- [INPUT]:
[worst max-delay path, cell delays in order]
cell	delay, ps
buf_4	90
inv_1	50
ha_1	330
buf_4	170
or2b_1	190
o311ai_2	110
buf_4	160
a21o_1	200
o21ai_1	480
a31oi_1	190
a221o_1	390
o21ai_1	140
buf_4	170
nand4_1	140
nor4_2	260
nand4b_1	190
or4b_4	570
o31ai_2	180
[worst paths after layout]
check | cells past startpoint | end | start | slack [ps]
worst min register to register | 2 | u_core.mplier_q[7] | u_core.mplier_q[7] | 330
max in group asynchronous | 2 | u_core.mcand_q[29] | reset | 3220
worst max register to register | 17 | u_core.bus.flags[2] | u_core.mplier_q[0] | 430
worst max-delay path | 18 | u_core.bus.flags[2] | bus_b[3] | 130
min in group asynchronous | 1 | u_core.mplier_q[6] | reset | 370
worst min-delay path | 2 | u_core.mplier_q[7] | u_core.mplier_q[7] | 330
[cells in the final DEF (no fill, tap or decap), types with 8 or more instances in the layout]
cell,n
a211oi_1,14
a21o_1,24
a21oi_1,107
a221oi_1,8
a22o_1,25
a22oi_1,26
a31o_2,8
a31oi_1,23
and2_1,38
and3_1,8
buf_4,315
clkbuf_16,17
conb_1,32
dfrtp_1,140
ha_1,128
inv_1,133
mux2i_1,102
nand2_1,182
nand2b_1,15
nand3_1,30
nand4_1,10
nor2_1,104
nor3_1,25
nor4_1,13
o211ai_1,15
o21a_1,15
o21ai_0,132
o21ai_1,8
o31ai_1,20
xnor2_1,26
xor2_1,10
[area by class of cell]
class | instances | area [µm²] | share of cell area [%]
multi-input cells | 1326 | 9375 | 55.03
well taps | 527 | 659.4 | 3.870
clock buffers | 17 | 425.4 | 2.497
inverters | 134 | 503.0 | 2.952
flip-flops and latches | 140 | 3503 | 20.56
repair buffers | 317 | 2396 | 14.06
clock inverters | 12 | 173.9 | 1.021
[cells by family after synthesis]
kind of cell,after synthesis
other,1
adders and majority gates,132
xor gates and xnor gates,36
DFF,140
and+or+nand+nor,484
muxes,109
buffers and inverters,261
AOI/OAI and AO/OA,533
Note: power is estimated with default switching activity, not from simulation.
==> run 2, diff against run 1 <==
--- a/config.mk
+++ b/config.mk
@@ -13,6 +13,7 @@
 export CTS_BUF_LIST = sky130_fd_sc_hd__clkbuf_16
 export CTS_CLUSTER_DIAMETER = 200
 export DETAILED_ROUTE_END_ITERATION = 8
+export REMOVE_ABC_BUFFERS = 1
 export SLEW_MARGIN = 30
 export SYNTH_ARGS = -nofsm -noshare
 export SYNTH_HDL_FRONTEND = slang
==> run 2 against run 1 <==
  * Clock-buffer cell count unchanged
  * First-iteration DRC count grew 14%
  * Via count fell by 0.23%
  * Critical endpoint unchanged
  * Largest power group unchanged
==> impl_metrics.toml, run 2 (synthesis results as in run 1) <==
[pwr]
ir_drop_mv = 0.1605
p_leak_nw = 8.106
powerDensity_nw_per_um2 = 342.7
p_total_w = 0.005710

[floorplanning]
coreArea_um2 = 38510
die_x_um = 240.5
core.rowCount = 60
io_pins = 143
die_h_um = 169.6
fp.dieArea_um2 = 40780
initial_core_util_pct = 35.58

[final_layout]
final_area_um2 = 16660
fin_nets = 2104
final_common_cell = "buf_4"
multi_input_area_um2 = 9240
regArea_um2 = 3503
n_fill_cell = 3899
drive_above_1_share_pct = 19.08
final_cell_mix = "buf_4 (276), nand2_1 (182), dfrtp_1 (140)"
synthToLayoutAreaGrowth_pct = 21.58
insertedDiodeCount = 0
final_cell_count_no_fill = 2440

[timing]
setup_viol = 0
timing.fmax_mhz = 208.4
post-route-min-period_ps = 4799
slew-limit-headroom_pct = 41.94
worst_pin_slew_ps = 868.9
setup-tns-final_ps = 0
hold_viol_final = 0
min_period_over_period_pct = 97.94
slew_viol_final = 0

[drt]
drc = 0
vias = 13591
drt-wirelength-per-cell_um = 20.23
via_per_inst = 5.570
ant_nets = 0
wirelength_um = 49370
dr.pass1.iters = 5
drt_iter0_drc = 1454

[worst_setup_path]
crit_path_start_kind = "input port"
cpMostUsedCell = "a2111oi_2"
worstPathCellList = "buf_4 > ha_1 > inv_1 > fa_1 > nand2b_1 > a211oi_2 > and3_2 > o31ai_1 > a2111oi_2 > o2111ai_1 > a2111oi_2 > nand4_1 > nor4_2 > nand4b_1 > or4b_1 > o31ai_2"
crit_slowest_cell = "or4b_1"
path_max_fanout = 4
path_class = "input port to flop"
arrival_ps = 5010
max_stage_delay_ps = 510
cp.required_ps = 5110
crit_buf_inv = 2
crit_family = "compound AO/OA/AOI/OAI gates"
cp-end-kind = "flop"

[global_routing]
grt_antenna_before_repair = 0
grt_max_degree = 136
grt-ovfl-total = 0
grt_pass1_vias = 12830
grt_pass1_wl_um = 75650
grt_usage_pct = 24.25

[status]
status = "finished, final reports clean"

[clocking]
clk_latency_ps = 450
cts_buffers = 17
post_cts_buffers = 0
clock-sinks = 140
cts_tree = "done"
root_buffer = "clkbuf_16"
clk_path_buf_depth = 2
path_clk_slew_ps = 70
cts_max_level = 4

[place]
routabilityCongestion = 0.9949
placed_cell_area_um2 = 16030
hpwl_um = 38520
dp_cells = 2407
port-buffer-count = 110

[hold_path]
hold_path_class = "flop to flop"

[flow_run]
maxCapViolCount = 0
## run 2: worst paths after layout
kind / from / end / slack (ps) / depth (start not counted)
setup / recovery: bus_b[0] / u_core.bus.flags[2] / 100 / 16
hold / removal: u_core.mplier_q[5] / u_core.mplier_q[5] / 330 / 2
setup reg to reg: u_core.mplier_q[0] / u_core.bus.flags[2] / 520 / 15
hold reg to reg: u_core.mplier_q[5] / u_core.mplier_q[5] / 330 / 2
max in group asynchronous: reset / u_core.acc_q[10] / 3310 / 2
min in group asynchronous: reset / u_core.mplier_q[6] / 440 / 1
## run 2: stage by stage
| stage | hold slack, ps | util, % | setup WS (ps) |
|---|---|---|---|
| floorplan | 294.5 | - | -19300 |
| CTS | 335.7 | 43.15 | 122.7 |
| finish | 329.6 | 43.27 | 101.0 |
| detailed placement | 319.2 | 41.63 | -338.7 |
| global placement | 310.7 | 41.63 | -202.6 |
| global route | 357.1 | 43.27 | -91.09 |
$ cat config.mk
export PLATFORM = sky130hd
export DESIGN_NAME = solution_assembler_flat
export DESIGN_NICKNAME = d
export VERILOG_FILES = /design/src/rtl/solution_assembler_if.sv /design/src/rtl/solution_assembler.sv /design/src/flat_wrapper.sv
export SDC_FILE = /design/constraint.sdc
export NUM_CORES = 1
export LEC_CHECK = 0
export ABC_AREA = 0
export CORE_MARGIN = 10
export CORE_UTILIZATION = 30
export CTS_BUF_LIST = sky130_fd_sc_hd__clkbuf_4
export DETAILED_ROUTE_END_ITERATION = 6
export PLACE_DENSITY_LB_ADDON = 0.1
export SLEW_MARGIN = 20
export SYNTH_ARGS = -nofsm -noshare
export SYNTH_HDL_FRONTEND = slang
export SYNTH_SLANG_ARGS = --single-unit
$ cat constraint.sdc
create_clock -name clk -period 7.55 [get_ports clk]
set_input_delay 1.1325 -clock clk [delete_from_list [all_inputs] [get_ports clk]]
set_output_delay 1.1325 -clock clk [all_outputs]
set_load 0.01 [all_outputs]
$ cat config.mk
export PLATFORM = sky130hd
export DESIGN_NAME = if_stage_reg
export DESIGN_NICKNAME = d
export VERILOG_FILES = /design/src/rtl/if_stage_reg.sv
export SDC_FILE = /design/constraint.sdc
export NUM_CORES = 1
export LEC_CHECK = 0
export BUFFER_PORTS_ARGS = -buffer_cell sky130_fd_sc_hd__buf_4
export CORE_MARGIN = 4
export CORE_UTILIZATION = 49
export CTS_CLUSTER_DIAMETER = 200
export DETAILED_ROUTE_END_ITERATION = 10
export PLACE_DENSITY = 0.8
export SYNTH_ARGS = -nofsm -noshare
export SYNTH_HDL_FRONTEND = slang
export SYNTH_SLANG_ARGS = --single-unit
$ cat constraint.sdc
create_clock -name clk -period 2.6 [get_ports clk]
set_input_delay 0.78 -clock clk [delete_from_list [all_inputs] [get_ports clk]]
set_output_delay 0.78 -clock clk [all_outputs]
set_load 0.01 [all_outputs]
$ cat src/rtl/if_stage_reg.sv
// Instruction-fetch stage and IF/ID pipeline register for the pipelined MIPS datapath.
// Define IF_PERF_CNT_EN to add fetch/stall/flush performance counters.
module if_stage_reg #(
  parameter logic [31:0] RESET_PC = 32'h0000_0000,
  parameter int          CNT_W    = 32
) (
  input  logic             clk,
  input  logic             rst_n,
  input  logic             stall,
  input  logic [1:0]       jump_sel,
  input  logic [31:0]      jr_target,
  input  logic             branch_taken,
  input  logic [31:0]      branch_target,
  output logic [31:0]      imem_addr,
  input  logic [31:0]      imem_rdata,
  output logic [31:0]      if_id_instr,
  output logic [31:0]      if_id_pc4,
  output logic             if_id_valid,
  output logic [5:0]       opcode
`ifdef IF_PERF_CNT_EN
  ,
  output logic [CNT_W-1:0] fetch_cnt,
  output logic [CNT_W-1:0] stall_cnt,
  output logic [CNT_W-1:0] flush_cnt
`endif
);

  if (CNT_W < 1) begin : g_bad_cnt_w
    $error("CNT_W must be at least 1");
  end

  logic [31:0] pc_q, pc_d;
  logic [31:0] instr_q, instr_d;
  logic [31:0] pc4_q, pc4_d;
  logic        valid_q, valid_d;
  logic [31:0] pc_plus4;
  logic        fetch_ev, stall_ev, flush_ev;

  assign pc_plus4 = pc_q + 32'd4;

  // Branch is older than the jump in ID, so it wins; jumps only come from real instructions.
  always_comb begin
    pc_d     = pc_q;
    instr_d  = instr_q;
    pc4_d    = pc4_q;
    valid_d  = valid_q;
    fetch_ev = 1'b0;
    stall_ev = 1'b0;
    flush_ev = 1'b0;
    if (branch_taken) begin
      pc_d     = branch_target;
      instr_d  = 32'h0;
      pc4_d    = 32'h0;
      valid_d  = 1'b0;
      flush_ev = 1'b1;
    end else if (stall) begin
      stall_ev = 1'b1;
    end else if (valid_q && (jump_sel != 2'b00)) begin
      pc_d     = (jump_sel == 2'b11) ? jr_target : {pc4_q[31:28], instr_q[25:0], 2'b00};
      instr_d  = 32'h0;
      pc4_d    = 32'h0;
      valid_d  = 1'b0;
      flush_ev = 1'b1;
    end else begin
      pc_d     = pc_plus4;
      instr_d  = imem_rdata;
      pc4_d    = pc_plus4;
      valid_d  = 1'b1;
      fetch_ev = 1'b1;
    end
  end

  always_ff @(posedge clk or negedge rst_n) begin
    if (!rst_n) begin
      pc_q    <= RESET_PC;
      instr_q <= 32'h0;
      pc4_q   <= 32'h0;
      valid_q <= 1'b0;
    end else begin
      pc_q    <= pc_d;
      instr_q <= instr_d;
      pc4_q   <= pc4_d;
      valid_q <= valid_d;
    end
  end

  assign imem_addr   = pc_q;
  assign if_id_instr = instr_q;
  assign if_id_pc4   = pc4_q;
  assign if_id_valid = valid_q;
  assign opcode      = instr_q[31:26];

`ifdef IF_PERF_CNT_EN
  logic [CNT_W-1:0] fetch_cnt_q, fetch_cnt_d;
  logic [CNT_W-1:0] stall_cnt_q, stall_cnt_d;
  logic [CNT_W-1:0] flush_cnt_q, flush_cnt_d;

  always_comb begin
    fetch_cnt_d = fetch_cnt_q + CNT_W'(fetch_ev);
    stall_cnt_d = stall_cnt_q + CNT_W'(stall_ev);
    flush_cnt_d = flush_cnt_q + CNT_W'(flush_ev);
  end

  always_ff @(posedge clk or negedge rst_n) begin
    if (!rst_n) begin
      fetch_cnt_q <= '0;
      stall_cnt_q <= '0;
      flush_cnt_q <= '0;
    end else begin
      fetch_cnt_q <= fetch_cnt_d;
      stall_cnt_q <= stall_cnt_d;
      flush_cnt_q <= flush_cnt_d;
    end
  end

  assign fetch_cnt = fetch_cnt_q;
  assign stall_cnt = stall_cnt_q;
  assign flush_cnt = flush_cnt_q;
`else
  logic unused_ev;
  assign unused_ev = fetch_ev ^ stall_ev ^ flush_ev;
`endif

endmodule

=== Yosys cells after proc, flatten, opt, wreduce, memory -nomap -nowiden ===
Cells that the tools add are included.

* Multiplexer cells: 13
* Reductions and logical operators: 2
* Equality and inequality tests: 2
* Add/subtract/negate cells: 1

{| class="wikitable"
|+ Operators by type and width
! kind !! number
|-
| two-way mux 32 bit || 10
|-
| adder 32 x 3 -> 32 bit (second input constant) || 1
|-
| two-way mux 1 bit || 3
|-
| == test 2 bit (second input constant) || 1
|-
| inequality test 2 x 1 -> 1 bit (second input constant) || 1
|-
| nonzero test 2 bit || 1
|-
| logical AND 1 bit || 1
|}

* Output and inout port bits: 103
* Register bits after elaboration: 97
* Word-level logic and storage cells: 22

=== Logic depth before layout (Yosys ltp) ===
Gate-level depths: netlist of run 1.

* Depth after elaboration: 5
* Gate-level depth with buffers: 8
* Gate-level depth less buffers: 6

=== Worst setup path before layout of run 1 ===
OpenSTA, ideal clock, no wires.

* Path type: input to register
* Start point: input port jump_sel[0]
* End point: register pc_q[24], in the netlist imem_addr[24]
* Required time: 2.479 ns
* Stages on the path: 8
* Buffers on the path: 3
* Arrival: 2.251 ns
* Path slack: 0.228 ns
* Setup time: 0.121 ns
* Cell sequence: clkbuf_1 and2_1 buf_2 buf_2 mux2_2 o22ai_1 a31oi_1 o22a_1

* Cells in the longest elaborated chain, start to end: 5

{| class="wikitable"
|+ Ends and longest elaborated chain
! item !! RTL line !! RTL
|-
| start, declared || 10 || <nowiki>input logic [1:0] jump_sel,</nowiki>
|-
| == test 2 bit / nonzero test 2 bit (equally long branches) || 59, 58 ||
|-
| two-way mux 32 bit / logical AND 1 bit (equally long branches) || 59, 58 ||
|-
| two-way mux 32 bit * || 58 || <nowiki>end else if (valid_q && (jump_sel != 2'b00)) begin</nowiki>
|-
| two-way mux 32 bit * || 56 || <nowiki>end else if (stall) begin</nowiki>
|-
| two-way mux 32 bit * || 50 || <nowiki>if (branch_taken) begin</nowiki>
|-
| end signal, assigned || 80 || <nowiki>pc_q <= pc_d;</nowiki>
|-
| end, declared || 32 || <nowiki>logic [31:0] pc_q, pc_d;</nowiki>
|}

Every way passes the cells marked *; elsewhere a longest branch is shown, timed or not. The select of a mux whose other input is x is not followed.
A chain may end at the register's enable or synchronous reset.

=== Worst setup path in the final report of run 1 ===
* Start point: register pc_q[2], in the netlist imem_addr[2]
* End point: register pc4_q[30], in the netlist if_id_pc4[30]

* Cells in the longest elaborated chain, start to end: 4

{| class="wikitable"
|+ Ends and longest elaborated chain
! item !! RTL line !! RTL
|-
| adder 32 x 3 -> 32 bit || 39 || <nowiki>assign pc_plus4 = pc_q + 32'd4;</nowiki>
|-
| two-way mux 32 bit || 58 ||
|-
| two-way mux 32 bit || 56 ||
|-
| two-way mux 32 bit || 50 ||
|-
| end signal, assigned || 82 || <nowiki>pc4_q <= pc4_d;</nowiki>
|-
| end, declared || 34 || <nowiki>logic [31:0] pc4_q, pc4_d;</nowiki>
|}

Every way passes these cells. The select of a mux whose other input is x is not followed.

==> results.md, run 1 <==
* Hold Fails Final Rpt at 0
* Top FF cell, synth: dfrtp_1
* Routed WL at 17900 µm
* DR vias at roughly 5200
* LEAKAGE at 0.00341 µW
* Nets@finish at roughly 840
* Crit Path Class: flip-flop to flip-flop
* Min Hold Slack at a little under 0.4 ns
* Mapped Cells at between 500 and 600
* Placer Congestion at between 0.9 and 1
* Initial Util at between 50% and 60%
* Clk_lat worst skew at ~0.36 ns
* Syn nets at about 650
* Post-cts sizing count at 0
* GRT Overall Usage at 28.5%
* CP top delay family: simple AND/OR/NAND/NOR gates
* RSZ-0062 raised after global routing: no
* Measured slew at the worst slew-check pin at about 0.59 ns
* Slew Limit Fails at 0
* Hold Crit Class: input port to asynchronous set/reset pin
* Clock Skew at about 0.0045 ns
* Iter 0 DRT Violations at between 400 and 500
* DR WL/cell at ~20 µm
* EDFF count, synth at 0
* CP cell instances: ha_1 -> nand2_1 -> or4_1 -> o41ai_1 -> a22o_1
* Arrival time at the worst endpoint at between 2 and 3 ns
* TritonRoute pass-1 iters at 5
* Pwr Density at 584 nW/µm²
* Via/cell ratio at just under 6
* Grt ovf at 0
* Initial antenna violation count at 1
* CTS tree: yes
* Core area at between 10000 and 15000 µm²
* CTS Buf Count at 9
* Worst setup EP type: flip-flop
* Max Cap Violations at 0
* Clock transition at path regs at roughly 0.090 ns
* Setup TNS at 0 ns
* Max stage delay cell, worst path: or4_1
* Tmin final at roughly 2.3 ns
* F_max at about 430 MHz
* Critical Path Fanout Max at 6
* Cell Area, Synth at about 5200 µm²
* CP bufs+invs at 0
* Root buf cell: clkbuf_8
* Port Buffer Count at roughly 200
* Detailed placement HPWL at approximately 14000 µm
* Status: complete, no violations
* DP Area at ~7000 µm²
* Clock Sinks at 97
* First-pass GRT wire length at about 28000 µm
* WP data required at between 2 and 3 ns
* Max transition margin at between 60% and 70%
* Residual DRC count at 0
* Crit share post-route at around nine tenths
* CP startpoint kind: flip-flop
* Worst VDD drop at roughly 0.36 mV
* Die Y-Extent at about 110 µm
* Fin area at slightly above 7000 µm²
* Yosys cell types at a little under 60
* Hold-fix buffers, CTS at 0
* Largest net degree at the start of global routing at 38
* Die Area at approximately 12000 µm²
* Die Wd at between 100 and 150 µm
* Rows at 37
* Async S/R FF share, synth at 100%
* Dpl ws at about 0.22 ns
* Io pins at 205
* Crit path largest cell delay at around 0.7 ns
* Post-route ant nets at 0
* Final setup vio count at 0
* Worst setup slack after layout at about 0.28 ns
* Fraction of layout cells with a size suffix above 1 at between 30% and 40%
* Vias in the first global route at 5136
* Yosys warning count at 0
* Post-CTS Setup Repair Bufs at 0
* H-tree depth at 3
* Area grow syn2layout at 38.7%
* Register bit total from synthesis at 97
* Avg Cell Area, Syn at 9.64 µm²
* Seq/Total Area, Yosys at between 40 and 50%
* CTS max path bufs at 2
## final timing paths
| check | depth (start not counted) | slack [ns] | endpoint | from |
|---|---|---|---|---|
| worst max-delay path | 5 | 0.28 | if_id_pc4[30] | imem_addr[2] |
| worst min-delay path | 1 | 0.38 | if_id_instr[5] | rst_n |
| worst max register to register | 5 | 0.28 | if_id_pc4[30] | imem_addr[2] |
| worst min register to register | 2 | 0.49 | if_id_pc4[8] | if_id_pc4[8] |
| max in group asynchronous | 2 | 1.55 | imem_addr[19] | rst_n |
| min in group clk | 2 | 0.49 | if_id_pc4[8] | if_id_pc4[8] |
## logic make-up (layout without fill, tap and decap cells)
family | Yosys count | after routing | synth area share, %
AO/OA/AOI/OAI | 191 | 191 | 25.1
AND/OR/NAND/NOR | 150 | 150 | 14.5
adder cells (fa/ha/maj) | 1 | 1 | 0.240
multiplexers | 23 | 23 | 4.79
other | 0 | 1 | 0
flip-flops | 97 | 97 | 46.5
XOR/XNOR | 26 | 26 | 4.36
buffers and inverters | 54 | 253 | 4.55
## state kept, by name, indices dropped and copies added (netlist names)
| register | count |
|---|---|
| if_id_valid | 1 |
| imem_addr | 32 |
| if_id_instr | 32 |
| if_id_pc4 | 32 |
## synthesized netlist by cell type (4+ instances only)
master | instances | area [µm²]
buf_4 | 6 | 45.0
o22a_1 | 6 | 52.6
nor4_1 | 4 | 25.0
xnor2_1 | 16 | 140
dfrtp_1 | 97 | 2430
a22o_1 | 40 | 350
nand3_1 | 11 | 55.1
o41ai_1 | 4 | 35.0
mux2i_1 | 7 | 70.1
and3_1 | 8 | 50.1
nor2_1 | 33 | 124
o2bb2ai_1 | 5 | 43.8
a21oi_1 | 26 | 130
xor2_1 | 10 | 87.6
inv_1 | 8 | 30.0
nand4_1 | 4 | 25.0
o21ai_0 | 52 | 260
mux2_2 | 16 | 180
nand2_1 | 64 | 240
clkbuf_1 | 27 | 101
a31oi_1 | 8 | 50.1
buf_2 | 10 | 50.1
a221oi_1 | 4 | 35.0
o22ai_1 | 15 | 93.8
## through the flow
step	power, µW	std cells	utilization, %
6_report	4230	878	69.8
3_3_place_gp	2900	861	67.2
4_1_cts	4240	877	69.8
2_1_floorplan	2340	542	-
5_1_grt	4410	878	69.8
3_5_place_dp	2920	861	67.2
## cell usage in the layout (no fill, tap or decap), types with 4 or more instances in the layout
master / count
o21ai_0: 52
nor4_1: 4
mux2_2: 16
nand4_1: 4
and3_1: 8
buf_12: 4
nor2_1: 32
mux2i_1: 7
o2bb2ai_1: 5
a221oi_1: 4
dfrtp_1: 97
a31oi_1: 8
o22ai_1: 15
nand2_1: 64
xor2_1: 10
a22o_1: 40
o41ai_1: 4
buf_4: 225
o22a_1: 6
inv_1: 8
bufinv_16: 4
a21oi_1: 26
xnor2_1: 16
clkbuf_8: 11
nand3_1: 11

- [PROBLEM REQUIREMENTS]:
Give again exactly, and only, the lines above starting at the one with "grt_antenna_before_repair = 0" and ending at the one with "path_clk_slew_ps = 70".

- [OUTPUT BELOW]:
grt_antenna_before_repair = 0
grt_max_degree = 136
grt-ovfl-total = 0
grt_pass1_vias = 12830
grt_pass1_wl_um = 75650
grt_usage_pct = 24.25

[status]
status = "finished, final reports clean"

[clocking]
clk_latency_ps = 450
cts_buffers = 17
post_cts_buffers = 0
clock-sinks = 140
cts_tree = "done"
root_buffer = "clkbuf_16"
clk_path_buf_depth = 2
path_clk_slew_ps = 70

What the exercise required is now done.